A história já foi contada muitas vezes mas vale sempre a pena partilhar, para que mais a possam descobrir. Em 2009 o pároco teve a iniciativa da recuperação da igreja, reuniu-se com os arquitetos Appleton e Domingos, Nova Conservação, Appleton Square e surgiram as primeiras conversas com o artista plástico Michael Biberstein, radicado em Portugal. O teto da igreja em Campo de Ourique era escuro, inacabado. Michael Biberstein imaginaria um céu a clarear, que aproveitasse a luz e completasse a igreja. Seguiram-se esquissos, estudos, uma angariação de fundos para o projeto. A morte súbita do autor, em maio de 2013, e quando estavam reunidas verbas para a obra, levou a que o seu céu se tornasse realidade também como forma de homenagem, acompanhado de perto por aqueles que lhe eram próximos.

Hoje o “céu de Mike”, como carinhosamente ficou conhecido, é mesmo um oásis na cidade. Pelo lugar onde está, no silêncio, atrás de uma fachada discreta, longe da confusão dos roteiros da moda. Pela calma que transmite, pela beleza e simplicidade e, ao mesmo tempo, pela profundidade com que nos chama a parar e contemplar. A desvendá-lo. Parece mexer-se, não nos sai da cabeça. Chovia a potes no dia em que o visitei – vi a bonança depois da tempestade. Será diferente num dia de sol?

Num texto de 2010, publicado no blogue do projeto, Biberstein falava da sua motivação para a obra. Além da sua formação ter passado pela arquitetura paleocristã e românica, o que lhe deixou um “duradouro amor pelos espaços sagrados”, ao longo da sua carreira a intenção das suas pinturas foi sempre a de provocar no espetador um estado de pacífica contemplação, escrevia. “Filosoficamente, é verdade que sou agnóstico e não católico. Não ateu, mas agnóstico. Considero-me igualmente uma pessoa profundamente espiritual e nisso não vejo qualquer contradição. Os espaços sagrados que visitei por todo o mundo deram-me um respeito profundo pelas manifestações da nossa (humana) necessidade de espaços que induzam à tranquilidade e à concentração necessárias para elevar os nossos pensamentos da rotina do quotidiano para os valores que fazem de nós humanos.”

Em maio, a propósito de uma mostra retrospetiva do artista, o curador da exposição na Culturgest, Delfim Sardo, resumiu que o objetivo da pintura de Biberstein era “desacelerar a perceção, contra a voragem constante” das imagens.

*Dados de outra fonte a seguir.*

<file path="config.mk">
export PLATFORM = sky130hd
export DESIGN_NAME = cmcd_top
export DESIGN_NICKNAME = d
export VERILOG_FILES = /design/src/hdl/cmcd_pkg.sv /design/src/hdl/cmcd_pin_filter.sv /design/src/hdl/cmcd_reg_mem.sv /design/src/hdl/cmcd_top.sv
export VERILOG_INCLUDE_DIRS = /design/src /design/src/hdl
export SDC_FILE = /design/constraint.sdc
export NUM_CORES = 1
export LEC_CHECK = 0
export BUFFER_PORTS_ARGS = -buffer_cell sky130_fd_sc_hd__buf_2
export CAP_MARGIN = 20
export CORE_MARGIN = 2
export CORE_UTILIZATION = 58
export DETAILED_ROUTE_END_ITERATION = 8
export PLACE_DENSITY = 0.79
export SYNTH_ARGS = -nofsm -noshare
export SYNTH_HDL_FRONTEND = slang
export SYNTH_SLANG_ARGS = --single-unit
</file>
<file path="constraint.sdc">
create_clock -name clk_i -period 2 [get_ports clk_i]
set_clock_uncertainty 0.1 [all_clocks]
set_input_delay 0.4 -clock clk_i [delete_from_list [all_inputs] [get_ports clk_i]]
set_output_delay 0.4 -clock clk_i [all_outputs]
set_load 0.01 [all_outputs]
</file>
`config.mk`:
```
export PLATFORM = sky130hd
export DESIGN_NAME = pesc_top
export DESIGN_NICKNAME = d
export VERILOG_FILES = /design/src/pesc_pkg.sv /design/src/pesc_top.sv
export VERILOG_INCLUDE_DIRS = /design/src
export SDC_FILE = /design/constraint.sdc
export NUM_CORES = 1
export LEC_CHECK = 0
export BUFFER_PORTS_ARGS = -buffer_cell sky130_fd_sc_hd__buf_4
export CAP_MARGIN = 40
export CORE_AREA = 3 3 99 101
export DETAILED_ROUTE_END_ITERATION = 6
export DIE_AREA = 0 0 102 104
export PLACE_DENSITY_LB_ADDON = 0.08
export SETUP_SLACK_MARGIN = 0.02
export SLEW_MARGIN = 20
export SYNTH_ARGS = -nofsm -noshare
export SYNTH_HDL_FRONTEND = slang
export SYNTH_SLANG_ARGS = --single-unit
```
`constraint.sdc`:
```
create_clock -name i_ref_clk -period 6.6 [get_ports i_ref_clk]
set_input_delay 0.66 -clock i_ref_clk [delete_from_list [all_inputs] [get_ports i_ref_clk]]
set_output_delay 0.66 -clock i_ref_clk [all_outputs]
set_load 0.01 [all_outputs]
```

É também esse um dos encantos de olhar o céu: desacelerar a perceção. Um fascínio ancestral que nos cativa logo em miúdos e nos leva a devorar o céu azul de verão com farrapos de nuvens a serem soprados devagar ou a perdermo-nos num céu estrelado, cintilante, com a névoa da Via Láctea a lembrar-nos o quão pequenos somos aqui e, ao mesmo tempo, parte de algo maior.

Na cidade vemos cada vez menos o céu. Há os prédios, o trânsito, pessoas, montras, pessoas novas, montras novas, o telemóvel na ponta dos dedos, a vida no geral. Vale a pena respirar fundo uns instantes debaixo daquele céu a abrir-se da igreja de Santa Isabel, como descreveu na inauguração o Cardeal-Patriarca D. Manuel Clemente. Deixar entrar um pouco de céu, como canta a Mafalda Veiga, um pouco de luz.